The Metals Company chairman Gerard Barron says the company has worked tirelessly on its environmental impact statement and environmental monitoring and management plan, including integrating feedback and recommendations by ISA's Legal and Technical Commission.

Trials 'an important step'

"With this green light from the ISA, the team of world-class engineers from Allseas and scientists from some of the world’s leading deep-sea research institutions that we’ve brought together can begin technology trials and our impact monitoring campaign.

"We have a couple of exciting and no doubt challenging months ahead of us. The environmental and operational data and insights from these trials will be an important step in ensuring the safe and efficient collection of polymetallic nodules to supply critical battery materials for the clean energy transition.”

However, Greenpeace Aotearoa says the move signals the beginning of a new and destructive extractive industry that will place profit before people and biodiversity, threatening ocean health and people’s way of life.

Greenpeace Aotearoa seabed mining campaigner James Hita says, "deep sea mining is now right upon our doorstep and is a threat to each and every one of us. The ocean is home to over 90% of life on earth and is one of our greatest allies in the fight against climate change.

'Lack of transparency'

"Greenpeace will not stand by quietly as deep sea mining companies begin to plunder the seafloor and decimate biodiversity for profit.

"This latest decision from the ISA will have come as a shock to civil society who were shut out of the decision-making process, highlighting a lack of transparency from the authority."

The ISA was set up by the United Nations in 194 under the Convention on the Law of the Sea with a mandate to ensure the protection of the marine environment from 'harmful effects' of deep-seabed related activities.

Hita says it is instead enabling mining of the critically important international seafloor.

"The Legal and Technical Commission, which approved this mining pilot, meets entirely behind closed doors, allowing no room for civil society to hold them to account. This mechanism is simply unacceptable."

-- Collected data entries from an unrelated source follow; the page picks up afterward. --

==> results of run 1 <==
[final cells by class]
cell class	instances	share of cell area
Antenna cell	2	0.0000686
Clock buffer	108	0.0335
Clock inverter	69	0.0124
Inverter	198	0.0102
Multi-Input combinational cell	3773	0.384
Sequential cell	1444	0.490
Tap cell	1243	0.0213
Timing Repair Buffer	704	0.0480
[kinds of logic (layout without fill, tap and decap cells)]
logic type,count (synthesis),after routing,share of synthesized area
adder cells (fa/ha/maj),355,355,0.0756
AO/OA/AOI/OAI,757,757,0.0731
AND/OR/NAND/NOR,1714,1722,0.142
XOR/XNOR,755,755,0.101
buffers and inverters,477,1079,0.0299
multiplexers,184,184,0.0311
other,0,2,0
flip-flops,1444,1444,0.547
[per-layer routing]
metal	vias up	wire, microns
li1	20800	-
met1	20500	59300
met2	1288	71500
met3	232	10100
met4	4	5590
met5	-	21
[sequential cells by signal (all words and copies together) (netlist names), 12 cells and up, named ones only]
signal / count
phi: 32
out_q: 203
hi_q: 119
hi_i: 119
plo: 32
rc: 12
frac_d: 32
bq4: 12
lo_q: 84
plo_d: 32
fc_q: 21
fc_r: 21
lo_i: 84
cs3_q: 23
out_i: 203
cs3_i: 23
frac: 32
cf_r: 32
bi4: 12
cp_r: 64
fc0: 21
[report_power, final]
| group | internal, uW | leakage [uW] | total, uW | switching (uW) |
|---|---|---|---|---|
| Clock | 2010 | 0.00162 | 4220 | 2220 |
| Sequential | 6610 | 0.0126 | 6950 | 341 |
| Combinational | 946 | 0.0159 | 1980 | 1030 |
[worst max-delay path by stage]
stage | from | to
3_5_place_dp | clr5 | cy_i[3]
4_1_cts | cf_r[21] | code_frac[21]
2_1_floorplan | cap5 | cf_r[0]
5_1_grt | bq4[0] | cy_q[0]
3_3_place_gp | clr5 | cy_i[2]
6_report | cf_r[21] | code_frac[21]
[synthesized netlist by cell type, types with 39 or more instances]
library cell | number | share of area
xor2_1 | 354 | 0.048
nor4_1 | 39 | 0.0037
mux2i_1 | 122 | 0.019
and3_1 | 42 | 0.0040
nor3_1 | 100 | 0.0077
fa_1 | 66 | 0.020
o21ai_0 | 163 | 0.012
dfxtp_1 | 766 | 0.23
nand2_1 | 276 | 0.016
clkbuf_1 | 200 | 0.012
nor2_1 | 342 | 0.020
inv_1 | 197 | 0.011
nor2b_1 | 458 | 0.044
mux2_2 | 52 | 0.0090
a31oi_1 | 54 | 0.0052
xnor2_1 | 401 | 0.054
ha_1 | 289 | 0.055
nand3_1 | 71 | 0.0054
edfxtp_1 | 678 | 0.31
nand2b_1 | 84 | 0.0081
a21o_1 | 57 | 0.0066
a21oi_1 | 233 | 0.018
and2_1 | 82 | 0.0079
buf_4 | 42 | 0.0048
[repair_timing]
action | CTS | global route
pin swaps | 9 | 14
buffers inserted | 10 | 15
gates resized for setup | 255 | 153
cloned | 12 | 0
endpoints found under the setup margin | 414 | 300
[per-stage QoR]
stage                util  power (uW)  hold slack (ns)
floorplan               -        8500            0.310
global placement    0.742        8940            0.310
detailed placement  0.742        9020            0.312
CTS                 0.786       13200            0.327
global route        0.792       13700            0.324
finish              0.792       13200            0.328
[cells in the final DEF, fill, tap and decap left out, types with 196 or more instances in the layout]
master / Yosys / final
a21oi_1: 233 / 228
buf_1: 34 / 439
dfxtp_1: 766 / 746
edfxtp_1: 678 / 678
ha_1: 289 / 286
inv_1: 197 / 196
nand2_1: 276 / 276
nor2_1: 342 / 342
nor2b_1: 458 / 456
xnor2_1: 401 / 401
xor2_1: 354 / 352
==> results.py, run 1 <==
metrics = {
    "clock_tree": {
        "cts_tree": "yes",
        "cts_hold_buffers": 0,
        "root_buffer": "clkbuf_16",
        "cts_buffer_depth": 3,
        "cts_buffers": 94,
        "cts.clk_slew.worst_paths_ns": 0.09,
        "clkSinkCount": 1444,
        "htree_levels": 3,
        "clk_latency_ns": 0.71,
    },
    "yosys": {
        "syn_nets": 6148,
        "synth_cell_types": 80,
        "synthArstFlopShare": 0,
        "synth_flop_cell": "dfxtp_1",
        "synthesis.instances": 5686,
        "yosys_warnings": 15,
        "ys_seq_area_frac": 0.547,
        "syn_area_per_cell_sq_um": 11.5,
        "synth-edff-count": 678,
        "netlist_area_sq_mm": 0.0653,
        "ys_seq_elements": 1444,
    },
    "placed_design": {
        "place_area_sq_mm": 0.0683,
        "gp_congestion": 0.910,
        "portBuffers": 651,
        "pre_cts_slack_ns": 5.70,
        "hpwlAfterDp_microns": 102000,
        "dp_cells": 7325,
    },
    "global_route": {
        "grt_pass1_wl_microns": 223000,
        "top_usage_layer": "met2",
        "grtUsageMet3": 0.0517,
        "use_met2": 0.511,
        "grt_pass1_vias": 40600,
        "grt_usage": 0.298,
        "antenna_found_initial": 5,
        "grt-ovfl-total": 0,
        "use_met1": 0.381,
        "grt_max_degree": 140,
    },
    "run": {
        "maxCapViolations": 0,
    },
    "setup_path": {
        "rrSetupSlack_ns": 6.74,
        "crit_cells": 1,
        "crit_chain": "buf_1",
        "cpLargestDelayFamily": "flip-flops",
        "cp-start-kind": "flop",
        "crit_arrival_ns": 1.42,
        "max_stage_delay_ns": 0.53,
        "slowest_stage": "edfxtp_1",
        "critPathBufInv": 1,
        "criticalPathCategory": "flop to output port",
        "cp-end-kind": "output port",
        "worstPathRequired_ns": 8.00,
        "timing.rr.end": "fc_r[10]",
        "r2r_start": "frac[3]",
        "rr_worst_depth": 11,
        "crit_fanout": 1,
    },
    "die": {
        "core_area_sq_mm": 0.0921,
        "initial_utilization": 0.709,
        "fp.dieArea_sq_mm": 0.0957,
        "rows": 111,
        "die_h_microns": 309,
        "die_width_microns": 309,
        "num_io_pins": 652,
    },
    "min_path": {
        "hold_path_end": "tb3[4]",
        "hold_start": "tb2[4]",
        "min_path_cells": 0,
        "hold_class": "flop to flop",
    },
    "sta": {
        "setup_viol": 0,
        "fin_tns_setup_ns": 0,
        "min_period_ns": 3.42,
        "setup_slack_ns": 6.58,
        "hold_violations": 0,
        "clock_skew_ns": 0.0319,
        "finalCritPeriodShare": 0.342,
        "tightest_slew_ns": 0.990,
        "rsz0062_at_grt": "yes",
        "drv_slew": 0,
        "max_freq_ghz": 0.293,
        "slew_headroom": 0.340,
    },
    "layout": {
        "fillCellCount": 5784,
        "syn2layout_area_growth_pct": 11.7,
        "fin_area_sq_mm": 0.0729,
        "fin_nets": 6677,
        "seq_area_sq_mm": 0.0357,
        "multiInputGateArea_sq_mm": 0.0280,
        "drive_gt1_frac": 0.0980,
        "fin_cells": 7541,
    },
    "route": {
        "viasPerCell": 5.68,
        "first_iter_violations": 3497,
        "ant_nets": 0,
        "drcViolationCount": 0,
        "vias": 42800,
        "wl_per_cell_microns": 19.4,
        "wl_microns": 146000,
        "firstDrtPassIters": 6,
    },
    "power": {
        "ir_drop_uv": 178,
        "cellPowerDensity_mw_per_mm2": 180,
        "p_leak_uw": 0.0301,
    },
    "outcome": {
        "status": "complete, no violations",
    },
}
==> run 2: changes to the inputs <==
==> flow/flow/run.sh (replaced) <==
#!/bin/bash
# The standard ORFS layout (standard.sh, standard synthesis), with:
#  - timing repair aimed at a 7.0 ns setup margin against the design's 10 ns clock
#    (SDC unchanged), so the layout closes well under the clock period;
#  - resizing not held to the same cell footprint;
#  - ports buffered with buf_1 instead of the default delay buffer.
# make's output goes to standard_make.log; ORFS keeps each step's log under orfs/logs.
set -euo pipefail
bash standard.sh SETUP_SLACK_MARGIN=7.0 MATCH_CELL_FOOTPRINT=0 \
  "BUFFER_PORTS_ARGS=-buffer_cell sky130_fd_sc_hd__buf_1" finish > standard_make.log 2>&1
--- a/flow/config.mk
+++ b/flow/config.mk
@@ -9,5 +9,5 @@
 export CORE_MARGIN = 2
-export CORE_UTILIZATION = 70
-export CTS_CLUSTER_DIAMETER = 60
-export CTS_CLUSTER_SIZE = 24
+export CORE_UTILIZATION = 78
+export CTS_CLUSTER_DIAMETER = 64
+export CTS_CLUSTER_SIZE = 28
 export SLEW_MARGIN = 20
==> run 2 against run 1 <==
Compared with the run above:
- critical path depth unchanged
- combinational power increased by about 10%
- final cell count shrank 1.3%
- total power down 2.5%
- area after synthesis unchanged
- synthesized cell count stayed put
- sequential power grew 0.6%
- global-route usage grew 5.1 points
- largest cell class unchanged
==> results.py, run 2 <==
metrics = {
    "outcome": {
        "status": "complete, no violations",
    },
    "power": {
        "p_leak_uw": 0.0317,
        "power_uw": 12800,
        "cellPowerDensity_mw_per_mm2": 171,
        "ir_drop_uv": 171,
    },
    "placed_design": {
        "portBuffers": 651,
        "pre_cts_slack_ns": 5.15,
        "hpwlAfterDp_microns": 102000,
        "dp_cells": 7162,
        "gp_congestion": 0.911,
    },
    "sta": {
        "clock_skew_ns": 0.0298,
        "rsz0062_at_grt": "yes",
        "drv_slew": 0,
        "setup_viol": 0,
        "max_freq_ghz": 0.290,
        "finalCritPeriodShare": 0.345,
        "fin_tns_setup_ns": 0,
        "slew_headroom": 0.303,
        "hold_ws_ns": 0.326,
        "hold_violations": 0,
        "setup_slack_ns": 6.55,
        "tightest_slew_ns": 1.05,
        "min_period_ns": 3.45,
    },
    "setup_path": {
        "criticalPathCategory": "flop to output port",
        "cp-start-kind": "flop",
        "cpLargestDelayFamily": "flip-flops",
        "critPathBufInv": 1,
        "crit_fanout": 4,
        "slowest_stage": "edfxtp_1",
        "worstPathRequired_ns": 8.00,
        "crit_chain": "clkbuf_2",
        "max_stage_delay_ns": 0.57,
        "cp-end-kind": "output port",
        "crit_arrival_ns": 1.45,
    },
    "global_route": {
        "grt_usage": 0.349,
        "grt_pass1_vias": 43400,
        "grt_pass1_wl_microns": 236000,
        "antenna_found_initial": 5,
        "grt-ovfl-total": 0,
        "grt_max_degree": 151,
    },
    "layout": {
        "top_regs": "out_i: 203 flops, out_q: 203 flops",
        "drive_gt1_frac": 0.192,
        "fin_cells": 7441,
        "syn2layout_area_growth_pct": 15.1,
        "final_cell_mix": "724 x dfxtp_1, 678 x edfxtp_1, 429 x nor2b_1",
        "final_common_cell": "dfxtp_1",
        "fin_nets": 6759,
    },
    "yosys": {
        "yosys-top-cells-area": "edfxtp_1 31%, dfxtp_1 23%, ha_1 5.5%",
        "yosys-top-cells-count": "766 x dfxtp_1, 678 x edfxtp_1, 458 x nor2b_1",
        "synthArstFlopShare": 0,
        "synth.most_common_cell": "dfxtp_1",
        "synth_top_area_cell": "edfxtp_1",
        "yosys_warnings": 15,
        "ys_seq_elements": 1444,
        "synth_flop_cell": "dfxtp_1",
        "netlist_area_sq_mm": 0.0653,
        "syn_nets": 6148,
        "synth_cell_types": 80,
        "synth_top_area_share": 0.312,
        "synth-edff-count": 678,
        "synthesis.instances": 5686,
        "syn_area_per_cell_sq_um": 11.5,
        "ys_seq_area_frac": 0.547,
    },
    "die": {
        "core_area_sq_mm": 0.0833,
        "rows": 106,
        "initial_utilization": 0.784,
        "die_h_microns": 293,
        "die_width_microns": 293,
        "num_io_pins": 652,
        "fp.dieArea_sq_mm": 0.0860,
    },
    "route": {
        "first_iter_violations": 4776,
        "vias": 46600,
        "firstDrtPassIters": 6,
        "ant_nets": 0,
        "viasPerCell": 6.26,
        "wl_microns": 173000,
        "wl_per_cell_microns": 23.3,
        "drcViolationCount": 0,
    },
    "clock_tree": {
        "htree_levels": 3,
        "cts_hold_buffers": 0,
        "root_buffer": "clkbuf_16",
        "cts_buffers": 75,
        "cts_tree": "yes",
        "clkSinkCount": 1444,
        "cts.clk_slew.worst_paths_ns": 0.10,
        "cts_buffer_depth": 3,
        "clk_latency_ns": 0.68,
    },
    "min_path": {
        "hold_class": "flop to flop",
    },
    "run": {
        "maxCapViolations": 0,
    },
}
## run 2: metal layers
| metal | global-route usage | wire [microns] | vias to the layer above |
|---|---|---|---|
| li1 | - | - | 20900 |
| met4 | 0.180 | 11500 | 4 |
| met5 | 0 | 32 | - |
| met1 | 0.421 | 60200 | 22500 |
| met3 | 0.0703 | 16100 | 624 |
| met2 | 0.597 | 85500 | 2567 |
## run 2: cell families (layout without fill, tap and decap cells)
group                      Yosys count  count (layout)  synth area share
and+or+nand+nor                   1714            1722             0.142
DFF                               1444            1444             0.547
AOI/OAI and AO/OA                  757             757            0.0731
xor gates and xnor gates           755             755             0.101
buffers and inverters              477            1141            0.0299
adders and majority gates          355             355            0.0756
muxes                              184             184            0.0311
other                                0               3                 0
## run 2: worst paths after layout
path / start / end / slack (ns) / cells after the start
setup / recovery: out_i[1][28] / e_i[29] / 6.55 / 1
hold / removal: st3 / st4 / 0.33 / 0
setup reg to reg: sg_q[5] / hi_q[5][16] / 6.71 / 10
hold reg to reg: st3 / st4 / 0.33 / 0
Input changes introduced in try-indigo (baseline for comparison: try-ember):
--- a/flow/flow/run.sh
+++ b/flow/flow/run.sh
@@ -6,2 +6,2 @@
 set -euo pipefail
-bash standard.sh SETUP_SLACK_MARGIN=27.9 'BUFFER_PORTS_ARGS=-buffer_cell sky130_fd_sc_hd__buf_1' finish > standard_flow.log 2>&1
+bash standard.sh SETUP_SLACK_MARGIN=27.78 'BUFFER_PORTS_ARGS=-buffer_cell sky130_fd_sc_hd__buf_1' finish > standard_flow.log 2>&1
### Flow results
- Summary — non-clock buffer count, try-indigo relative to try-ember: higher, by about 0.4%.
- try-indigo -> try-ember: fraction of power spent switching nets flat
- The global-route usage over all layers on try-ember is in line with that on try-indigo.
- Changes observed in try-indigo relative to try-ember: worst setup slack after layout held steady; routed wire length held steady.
This is an optimization exercise on Yosys and OpenROAD, whose aim is small area, a short achievable clock period and few clock cycles per item, not a production implementation. No activity file was given, so power comes from the tool's default toggle rates.

## the reference run
// feq_recip
module feq_recip (
    input  wire        clk,
    input  wire        rst,         
    input  wire        in_valid,
    output wire        in_ready,
    input  wire [15:0] a_raw,       
    input  wire [15:0] b_raw,       
    output reg         out_valid,
    input  wire        out_ready,
    output wire [31:0] out_re,      
    output wire [31:0] out_im,      
    output reg  [3:0]  out_sh,      
    output reg         out_dead
);
clock: 12.0 ns
lec_check: 0
cap_margin: 20
core_margin: 2
core_utilization: 40
slew_margin: 20
synth_hierarchical: 0
standard.sh (not shown) runs the stock make flow with config.mk's settings and CLKGATE_MAP_FILE= SYNTH_SCRIPT=/design/flow/synth_recipe.tcl, a recipe that flattens the netlist after the stock synthesis.
==> flow/flow/run.sh <==
#!/bin/bash
# Standard ORFS layout, with timing repair asked to leave extra setup
# slack (the clock and constraints are the design's own).
set -euo pipefail
export SETUP_SLACK_MARGIN=${MARGIN:-7}
bash standard.sh > standard.log 2>&1 || { tail -50 standard.log; exit 1; }
### the reference run -> the trial run
--- a/flow/design.v
+++ b/flow/design.v
@@ -129,15 +129,15 @@
     wire [1:0]  dg  = ~t3[34] ? 2'd3 : ~t2[34] ? 2'd2 : ~t1[34] ? 2'd1 : 2'd0;
     wire [31:0] rem_n = ~t3[34] ? t3[31:0] : ~t2[34] ? t2[31:0] :
                         ~t1[34] ? t1[31:0] : y[31:0];
     wire [30:0] q_fin = {q_r, dg};
     reg  [30:0] q3;
     reg  [16:0] a3, b3;             
     reg         ap, bp;             
-    reg  [30:0] vr, vi;             
+    reg  [33:0] vr, vi;             
     reg         zr, zi;             
     reg  [2:0]  hr, hi;             
     reg  [3:0]  sh3;
     reg         dead3;
     wire s3_go = s3_busy & ((s3_cnt != 4'd0) | ~out_valid | out_ready);
     function [34:0] booth_q;        
         input [2:0]  dg;
@@ -151,20 +151,20 @@
             neg = (dg[2] & ~(dg[1] & dg[0])) ^ (flip & (one | two));
             m   = one ? {3'b000, x} : two ? {2'b00, x, 1'b0} : 34'd0;
             booth_q = {neg, neg ? ~m : m};
         end
     endfunction
     wire [34:0] tr = booth_q({a3[1:0], ap}, q3, 1'b0);
     wire [34:0] ti = booth_q({b3[1:0], bp}, q3, 1'b1);
-    wire [32:0] vr0 = (s3_cnt == 4'd0) ? 33'h0_0000_4000 : {{2{vr[30]}}, vr};
-    wire [32:0] vi0 = (s3_cnt == 4'd0) ? 33'h0_0000_4000 : {{2{vi[30]}}, vi};
-    wire [32:0] sr, si;             
+    wire [33:0] vr0 = (s3_cnt == 4'd0) ? 34'h0_0000_4000 : vr;
+    wire [33:0] vi0 = (s3_cnt == 4'd0) ? 34'h0_0000_4000 : vi;
+    wire [33:0] sr, si;
     wire        cr, ci;
-    pfx_add #(.W(33)) u_sr (.a(vr0), .b(tr[32:0]), .ci(tr[34]), .s(sr), .co(cr));
-    pfx_add #(.W(33)) u_si (.a(vi0), .b(ti[32:0]), .ci(ti[34]), .s(si), .co(ci));
+    pfx_add #(.W(34)) u_sr (.a(vr0), .b(tr[33:0]), .ci(tr[34]), .s(sr), .co(cr));
+    pfx_add #(.W(34)) u_si (.a(vi0), .b(ti[33:0]), .ci(ti[34]), .s(si), .co(ci));
     assign out_re = {vr[28:0], hr[2], hr[1], hr[0] & ~zr};
     assign out_im = {vi[28:0], hi[2], hi[1], hi[0] & ~zi};
     always @(posedge clk) begin
         if (rst)
             s1_busy <= 1'b0;
         else if (s1_load)
             s1_busy <= in_valid;
@@ -245,16 +245,16 @@
             a3     <= {a3[16], a3[16], a3[16:2]};
             b3     <= {b3[16], b3[16], b3[16:2]};
             ap     <= a3[1];
             bp     <= b3[1];
             s3_cnt <= s3_cnt + 4'd1;
         end
         if (s3_go) begin
-            vr <= sr[32:2];
-            vi <= si[32:2];
+            vr <= {sr[33], sr[33], sr[33:2]};
+            vi <= {si[33], si[33], si[33:2]};
             case (s3_cnt)
                 4'd0: begin
                     zr <= (sr[1:0] == 2'b00);
                     zi <= (si[1:0] == 2'b00);
                     out_sh   <= sh3;
                     out_dead <= dead3;
                 end
@@ -278,21 +278,22 @@
             out_valid <= 1'b0;
         else if (s3_go & (s3_cnt == 4'd8))
             out_valid <= 1'b1;
         else if (out_ready)
             out_valid <= 1'b0;
     end
 endmodule
-module pfx_add #(parameter W = 32, parameter L = 6) (    
+module pfx_add #(parameter W = 32) (
     input  wire [W-1:0] a,
     input  wire [W-1:0] b,
     input  wire         ci,
     output wire [W-1:0] s,
     output wire         co
 );
+    localparam L = $clog2(W + 1);
     wire [W:0] G [0:L];
     wire [W:0] P [0:L];
     assign G[0] = {a & b, ci};
     assign P[0] = {a ^ b, 1'b0};
     genvar l, i;
     generate
         for (l = 0; l < L; l = l + 1) begin : lv
Notes after the runs:
The trial run reports a higher logic depth of the worst path, buffers included than the reference run does.
Between the trial run and the reference run, the share of synthesized cell area in full adder, half adder and majority cells does not differ in any meaningful way.
Lower final critical delay including setup and external delays among the trial run and the reference run: the reference run
Changes observed in the trial run relative to the reference run: global-route usage saw a decrease; flip-flop and latch count saw an increase; worst IR drop on VDD saw a decrease; DRC marker count from the first detailed-route iteration saw a decrease.
Function was not checked in any run of this note: the RTL went through the layout flow alone.

-- afterwards: timing with drivers on the ports --
How much do the figures lean on ideal ports? The routed layouts below were timed once more, with nothing changed but the port constraints.
Step 1 assumes that a clkbuf_16 drives the clock port and a buf_2 every other input.
Step 2 also shifts input and output timing later by t, the mid clock arrival at the registers, as if the neighbouring blocks saw the same clock.
a / b / c = ideal ports / drivers / drivers and shift; a / b = the first two.
| run | shift t [ns] | slack for setup (ns) | hold WS [ns] | worst setup path after step 2 | pins driven straight from the clock port |
|---|---|---|---|---|---|
| the reference run | 0.661 | 7.226 / 7.160 / 7.142 | 0.415 / 0.415 / 0.415 | input to register | 1 |
| the trial run | 0.669 | 7.163 / 7.099 / 7.021 | 0.395 / 0.395 / 0.395 | input to register | 1 |
After both steps every run listed still meets setup and hold. The setup slack of the trial run, which loses most, moves by -0.064 ns with the drivers and by -0.142 ns with both steps.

The Metals Company says following its initial EIS submission in 2021, Nauru, the sponsor state of NORI undertook consultation with stakeholders. An updated EIS was submitted in March this year. Barron says "together with stakeholder comments, this has improved the EIS and demonstrates the robustness of the ISA’s regulatory review process.”

'Wrong approach'

Green Party spokesperson for Oceans and Fisheries (Pacific), Teanau Tuiono is disappointed permission has been granted, and is furthering his call for the New Zealand government to support a moratorium on seabed mining.

"We don’t yet have enough knowledge of the marine environment to know whether we can do this safely or not, so it shouldn’t be happening at all. We risk destroying precious marine ecosystems."

Tuiono, who is also a member of the Pacific Parliamentarians Alliance on Deep Sea Mining, believes independently monitored mining and low-impact mining in the name of low-carbon emission vehicles is the wrong way of looking at solving climate change.

"We’d be trying to solve one environmental problem while creating another. We don’t need to recklessly dig up the ocean floor with no view to the potential consequences. The Pacific Islands have contributed almost nothing to the causes of climate change and yet here we have western countries expecting the Pacific to destroy their environment because of the problems they have created.

"Analysis of the environmental impacts is well and good but the ISA is prioritising mining here, and doing the science as it goes. The priorities are the wrong way around and the Greens support a precautionary approach. It’s possible that once those ecosystems are gone, they’re gone forever. We need a moratorium – not to start and see what happens. That’s reckless and wrong."